Michael Armstrong, 1970
Starring: Herbert Lom, Udo Kier, Olivera Vučo, Reggie Nalder
In 18th century Austria, a witch hunter known as Albino abuses a local town, going so far as to rape a group of nuns. Due to his misdeeds, Lord Cumberland, the Grand Inquisitor, and his apprentice Count Christian von Meruh, travel to remove Albino from office and take up his witch hunting duties. While they are in town, Christian falls in love with Vanessa, a local girl who was unfortunately accused of witchcraft by Albino after she rejected his advances. Christian is also appalled to learn that Cumberland is even more of a fiend than Albino, using his position to torture and murder innocent people at will. Christian tries to save Vanessa, while the townspeople begin revolting against Cumberland and his sadistic ways.
Originally known as Hexen bis aufs Blut gequält, meaning Witches are Tortured to Death, Mark of the Devil was advertised as being the most horrifying, graphic film ever made. It is sleazy, offensive, and nihilistic, but in many ways, Mark of the Devil is a typical ‘70s exploitation film. At times, it is ultra violent, focusing more on a scene where a young woman’s tongue is ripped out out than it does on many of its characters. It also suffers from the same problem as several of the other witch hunting films from the period, such as the superior Witchfinder General, Cry of the Banshee, or The Blood on Satan’s Claw, namely some dull scenes where little happens other than awkward, expository dialogue.
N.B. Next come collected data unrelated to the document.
## src/rtl/particle_update_engine_core_assert.svh

```systemverilog
// Assertion macros shared by the particle update engine RTL.
// Included by modules that carry concurrent checks; no other dependencies.
`ifndef PARTICLE_UPDATE_ENGINE_CORE_ASSERT_SVH
`define PARTICLE_UPDATE_ENGINE_CORE_ASSERT_SVH
`ifndef SYNTHESIS
`define PUE_ASSERT(lbl, clk, rst, prop) \
   lbl: assert property (@(posedge clk) disable iff (rst) prop) \
      else $error("assertion failed");
`define PUE_ASSERT_NEVER(lbl, clk, rst, cond) \
   lbl: assert property (@(posedge clk) disable iff (rst) !(cond)) \
      else $error("forbidden condition seen");
`else
`define PUE_ASSERT(lbl, clk, rst, prop)
`define PUE_ASSERT_NEVER(lbl, clk, rst, cond)
`endif
`endif

```

## src/rtl/pue_pkg.sv

```systemverilog
// Shared types, constants and arithmetic helpers of the particle update engine.
// No dependencies; used by every module of the block.
package pue_pkg;

   localparam int SLOTS_DEFAULT = 64;
   localparam int SLOT_W        = 6;
   localparam int POS_W         = 18;
   localparam int VEL_W         = 12;
   localparam int PIX_W         = 9;
   localparam int COLOR_W       = 16;
   localparam int LIFE_W        = 8;
   localparam int HUE_W         = 8;
   localparam int V_W           = 17;
   localparam int DIV_NUM_W     = 24;
   localparam int DIV_DEN_W     = 8;
   localparam int DIV_STEP_W    = $clog2(DIV_NUM_W);
   localparam int REQ_DATA_W    = 80;
   localparam int REQ_USER_W    = 1;
   localparam int RSP_DATA_W    = 64;
   localparam int RSP_USER_W    = 2;
   localparam int CSR_ADDR_W    = 3;
   localparam int CSR_DATA_W    = 9;

   // ceil(2^31 / 255); exact floor(p / 255) for p up to 65536 * 255
   localparam logic [DIV_NUM_W-1:0] RECIP_255 = 24'h808081;
   localparam int                   RECIP_SH  = 31;

   localparam logic [CSR_ADDR_W-1:0] CSR_SCREEN_WIDTH  = 3'd0;
   localparam logic [CSR_ADDR_W-1:0] CSR_SCREEN_HEIGHT = 3'd1;
   localparam logic [CSR_ADDR_W-1:0] CSR_GRAVITY_STEP  = 3'd2;
   localparam logic [CSR_ADDR_W-1:0] CSR_DRAG_HORIZ    = 3'd3;
   localparam logic [CSR_ADDR_W-1:0] CSR_DRAG_VERT     = 3'd4;

   typedef enum logic [3:0] {
      ST_IDLE,
      ST_DISPATCH,
      ST_SP_SCAN,
      ST_TK_SCAN,
      ST_TK_LOAD,
      ST_TK_WB,
      ST_TK_DIVV,
      ST_TK_PROD,
      ST_TK_XST,
      ST_TK_EMIT,
      ST_TK_FLUSH
   } state_type;

   typedef enum logic [1:0] {
      OUT_NONE,
      OUT_SPAWN_OK,
      OUT_PEND_MORE,
      OUT_PEND_LAST
   } out_sel_type;

   typedef struct packed {
      logic        req_load;
      logic        mem_read;
      logic        upd_load;
      logic        spawn_write;
      logic        upd_write;
      logic        v_start;
      logic        v_latch;
      logic        prod_load;
      logic        x_latch;
      logic        pend_load;
      logic        pend_clear;
      logic        out_load;
      out_sel_type out_sel;
   } cmd_type;

   typedef struct packed {
      logic func_tick;
      logic slot_live;
      logic kill;
      logic out_free;
      logic div_busy;
      logic div_done;
      logic pend_valid;
   } stat_type;

   typedef struct packed {
      logic busy;
      logic done;
   } div_stat_type;

   typedef struct packed {
      logic [POS_W-1:0]  x;
      logic [POS_W-1:0]  y;
      logic [VEL_W-1:0]  vx;
      logic [VEL_W-1:0]  vy;
      logic [LIFE_W-1:0] life;
      logic [LIFE_W-1:0] max_life;
      logic [HUE_W-1:0]  hue;
   } entry_type;

   function automatic logic [POS_W-1:0] sat_pos(input logic signed [POS_W:0] s);
      logic [POS_W-1:0] r;
      if (s > 19'sd131071) begin
         r = 18'h1FFFF;
      end else if (s < -19'sd131072) begin
         r = 18'h20000;
      end else begin
         r = s[POS_W-1:0];
      end
      return r;
   endfunction

   function automatic logic [VEL_W-1:0] sat_vel(input logic signed [13:0] s);
      logic [VEL_W-1:0] r;
      if (s > 14'sd2047) begin
         r = 12'h7FF;
      end else if (s < -14'sd2048) begin
         r = 12'h800;
      end else begin
         r = s[VEL_W-1:0];
      end
      return r;
   endfunction

   // Q8 position to pixel, truncated toward zero, clamped to the 9 bit range
   function automatic logic [PIX_W-1:0] pixel(input logic [POS_W-1:0] q);
      logic signed [POS_W:0] a;
      logic signed [10:0]    p;
      logic [PIX_W-1:0]      r;
      a = $signed({q[POS_W-1], q});
      if (q[POS_W-1]) begin
         a = a + 19'sd255;
      end
      p = a[POS_W:8];
      if (p > 11'sd255) begin
         r = 9'h0FF;
      end else if (p < -11'sd256) begin
         r = 9'h100;
      end else begin
         r = p[PIX_W-1:0];
      end
      return r;
   endfunction

   function automatic logic [10:0] hue_h6(input logic [HUE_W-1:0] hue);
      logic [10:0] h;
      h = 11'(hue) * 11'd6;
      if (h == 11'd1530) begin
         h = '0;
      end
      return h;
   endfunction

   function automatic logic [2:0] hue_sector(input logic [HUE_W-1:0] hue);
      logic [10:0] h;
      logic [2:0]  s;
      h = hue_h6(hue);
      priority if (h >= 11'd1275) s = 3'd5;
      else if (h >= 11'd1020)     s = 3'd4;
      else if (h >= 11'd765)      s = 3'd3;
      else if (h >= 11'd510)      s = 3'd2;
      else if (h >= 11'd255)      s = 3'd1;
      else                        s = 3'd0;
      return s;
   endfunction

   // 255 - |t - 255| with t = h6 mod 510
   function automatic logic [7:0] hue_weight(input logic [HUE_W-1:0] hue);
      logic [10:0] h;
      logic [10:0] t;
      logic [10:0] d;
      h = hue_h6(hue);
      priority if (h >= 11'd1020) t = h - 11'd1020;
      else if (h >= 11'd510)      t = h - 11'd510;
      else                        t = h;
      d = (t > 11'd255) ? (t - 11'd255) : (11'd255 - t);
      return 8'(11'd255 - d);
   endfunction

   function automatic logic [7:0] to_byte(input logic [17:0] ch);
      logic [16:0] c;
      logic [24:0] p;
      c = (ch > 18'd65536) ? 17'd65536 : ch[16:0];
      p = 25'(c) * 25'd255;
      return p[23:16];
   endfunction

   function automatic logic [COLOR_W-1:0] color565(input logic [V_W-1:0] v,
                                                  input logic [V_W-1:0] x,
                                                  input logic [2:0] sector);
      logic [V_W-1:0] r;
      logic [V_W-1:0] g;
      logic [V_W-1:0] b;
      logic [18:0]    v5;
      logic [V_W-1:0] boost;
      logic [7:0]     rb;
      logic [7:0]     gb;
      logic [7:0]     bb;
      case (sector)
         3'd0:    begin r = v;  g = x;  b = '0; end
         3'd1:    begin r = x;  g = v;  b = '0; end
         3'd2:    begin r = '0; g = v;  b = x;  end
         3'd3:    begin r = '0; g = x;  b = v;  end
         3'd4:    begin r = x;  g = '0; b = v;  end
         default: begin r = v;  g = '0; b = x;  end
      endcase
      v5 = 19'(v) * 19'd5;
      boost = (v5 > 19'd262144) ? 17'(v5 - 19'd262144) : '0;
      rb = to_byte(18'(r) + 18'(boost));
      gb = to_byte(18'(g) + 18'(boost));
      bb = to_byte(18'(b) + 18'(boost));
      return {rb[7:3], gb[7:2], bb[7:3]};
   endfunction

endpackage

```

## src/rtl/pue_ctrl.sv

```systemverilog
// Sequencer of the particle update engine: slot walk, spawn search and result order.
// Depends on pue_pkg and the assertion macro header.
`include "particle_update_engine_core_assert.svh"

module pue_ctrl #(
   parameter  int SLOTS = pue_pkg::SLOTS_DEFAULT,
   localparam int CW    = $clog2(SLOTS + 1),
   localparam int IW    = (SLOTS > 1) ? $clog2(SLOTS) : 1
) (
   input  logic                clock,
   input  logic                reset,
   input  logic                req_valid,
   output logic                req_ready,
   input  pue_pkg::stat_type   stat,
   output pue_pkg::cmd_type    cmd,
   output logic [IW-1:0]       idx
);

   pue_pkg::state_type state_ff, state_in;
   logic [CW-1:0]      cnt_ff, cnt_in;
   logic               cnt_clr;
   logic               cnt_inc;
   logic               at_end;

   assign at_end = cnt_ff == CW'(SLOTS);
   assign idx    = cnt_ff[IW-1:0];

   always_comb begin
      state_in = state_ff;
      unique case (state_ff)
         pue_pkg::ST_IDLE: begin
            if (req_valid) state_in = pue_pkg::ST_DISPATCH;
         end
         pue_pkg::ST_DISPATCH: begin
            state_in = stat.func_tick ? pue_pkg::ST_TK_SCAN : pue_pkg::ST_SP_SCAN;
         end
         pue_pkg::ST_SP_SCAN: begin
            if ((at_end || !stat.slot_live) && stat.out_free) state_in = pue_pkg::ST_IDLE;
         end
         pue_pkg::ST_TK_SCAN: begin
            if (at_end) begin
               state_in = pue_pkg::ST_TK_FLUSH;
            end else if (stat.slot_live) begin
               state_in = pue_pkg::ST_TK_LOAD;
            end
         end
         pue_pkg::ST_TK_LOAD: state_in = pue_pkg::ST_TK_WB;
         pue_pkg::ST_TK_WB: begin
            state_in = stat.kill ? pue_pkg::ST_TK_SCAN : pue_pkg::ST_TK_DIVV;
         end
         pue_pkg::ST_TK_DIVV: begin
            if (stat.div_done) state_in = pue_pkg::ST_TK_PROD;
         end
         pue_pkg::ST_TK_PROD: state_in = pue_pkg::ST_TK_XST;
         pue_pkg::ST_TK_XST:  state_in = pue_pkg::ST_TK_EMIT;
         pue_pkg::ST_TK_EMIT: begin
            if (!stat.pend_valid || stat.out_free) state_in = pue_pkg::ST_TK_SCAN;
         end
         pue_pkg::ST_TK_FLUSH: begin
            if (stat.out_free) state_in = pue_pkg::ST_IDLE;
         end
         default: state_in = pue_pkg::ST_IDLE;
      endcase
   end

   always_comb begin
      cmd       = '0;
      cnt_clr   = 1'b0;
      cnt_inc   = 1'b0;
      req_ready = 1'b0;
      unique case (state_ff)
         pue_pkg::ST_IDLE: begin
            req_ready    = 1'b1;
            cmd.req_load = req_valid;
            cnt_clr      = 1'b1;
         end
         pue_pkg::ST_DISPATCH: ;
         pue_pkg::ST_SP_SCAN: begin
            if (at_end) begin
               if (stat.out_free) begin
                  cmd.out_load = 1'b1;
                  cmd.out_sel  = pue_pkg::OUT_NONE;
               end
            end else if (!stat.slot_live) begin
               if (stat.out_free) begin
                  cmd.spawn_write = 1'b1;
                  cmd.out_load    = 1'b1;
                  cmd.out_sel     = pue_pkg::OUT_SPAWN_OK;
               end
            end else begin
               cnt_inc = 1'b1;
            end
         end
         pue_pkg::ST_TK_SCAN: begin
            if (!at_end) begin
               if (stat.slot_live) cmd.mem_read = 1'b1;
               else                cnt_inc      = 1'b1;
            end
         end
         pue_pkg::ST_TK_LOAD: cmd.upd_load = 1'b1;
         pue_pkg::ST_TK_WB: begin
            cmd.upd_write = 1'b1;
            if (stat.kill) cnt_inc     = 1'b1;
            else           cmd.v_start = 1'b1;
         end
         pue_pkg::ST_TK_DIVV: cmd.v_latch   = stat.div_done;
         pue_pkg::ST_TK_PROD: cmd.prod_load = 1'b1;
         pue_pkg::ST_TK_XST:  cmd.x_latch   = 1'b1;
         pue_pkg::ST_TK_EMIT: begin
            if (!stat.pend_valid || stat.out_free) begin
               cmd.pend_load = 1'b1;
               cnt_inc       = 1'b1;
               if (stat.pend_valid) begin
                  cmd.out_load = 1'b1;
                  cmd.out_sel  = pue_pkg::OUT_PEND_MORE;
               end
            end
         end
         pue_pkg::ST_TK_FLUSH: begin
            if (stat.out_free) begin
               cmd.out_load   = 1'b1;
               cmd.pend_clear = 1'b1;
               cmd.out_sel    = stat.pend_valid ? pue_pkg::OUT_PEND_LAST : pue_pkg::OUT_NONE;
            end
         end
         default: ;
      endcase
   end

   always_comb begin
      priority if (cnt_clr) cnt_in = '0;
      else if (cnt_inc)     cnt_in = cnt_ff + 1'b1;
      else                  cnt_in = cnt_ff;
   end

   always_ff @(posedge clock) begin
      if (reset) begin
         state_ff <= pue_pkg::ST_IDLE;
         cnt_ff   <= '0;
      end else begin
         state_ff <= state_in;
         cnt_ff   <= cnt_in;
      end
   end

   `PUE_ASSERT(a_out_load_free, clock, reset, cmd.out_load |-> stat.out_free)
   `PUE_ASSERT(a_div_start_idle, clock, reset, cmd.v_start |-> !stat.div_busy)
   `PUE_ASSERT_NEVER(a_cnt_range, clock, reset, cnt_ff > CW'(SLOTS))
   `PUE_ASSERT(a_req_only_idle, clock, reset, cmd.req_load |=> (state_ff == pue_pkg::ST_DISPATCH))

endmodule

```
The dubbing is awkward, the effects don’t entirely hold up, and there is some questionable acting.
If you’re used to this style of filmmaking and enjoy it or don’t mind it, there are some things about Mark of the Devil that hold up, but it wasn’t nearly as exciting as it was when I first saw it in my teens. Herbert Lom (Pink Panther) is well worth watching as the sadistic Cumberland and all Udo Kier fans will want to check out a young, beautiful, and innocent looking Kier a few years before he appeared in Flesh for Frankenstein and Blood for Dracula. The ladies of the cast are lovely, but their acting is not particularly strong with lead Olivera Vučo as the weakest of the bunch.
The graphic nature of the film is a bit overemphasized, either that or I’m just really jaded by violence at this point. The historical context adds a bit of gravity, but it’s hard to get past the film’s reputation and advertising campaign, which included vomit bags in case the film got to be too much for theater-goers. There is rape, murder, and all kinds of torture, so while Mark of the Devil may not be overly shocking to anyone who has seen recent torture porn, it is not for the faint of heart or weak of stomach.
There are a few elements that help this rise above other ‘70s exploitation cinema, such as the lovely cinematography from Ernst Kalinke and the oddly romantic score from Michael Holm. Clearly an attempt to cash in on Michael Reeves’ Witchfinder General with Vincent Price, Reeves was allegedly intended to direct this before his early death. Instead, Michael Armstrong (The Image short, The Haunted House of Horror) directed the film, but dealt with interference from producer Adrian Hoven (Kiss Me Monster and several other Jess Franco films). The two allegedly did not get along on set and Hoven had originally hoped to direct and star in the film. Instead, he went along behind Armstrong reshooting and editing certain scenes. A few years later he made a poorly regarded sequel, Mark of the Devil II.
Mark of the Devil comes recommended for all fans of witch hunting and exploitation films. It is available on DVD from Blue Underground, but keep your eyes peeled for an Arrow Blu-ray, which should come out some time in 2014.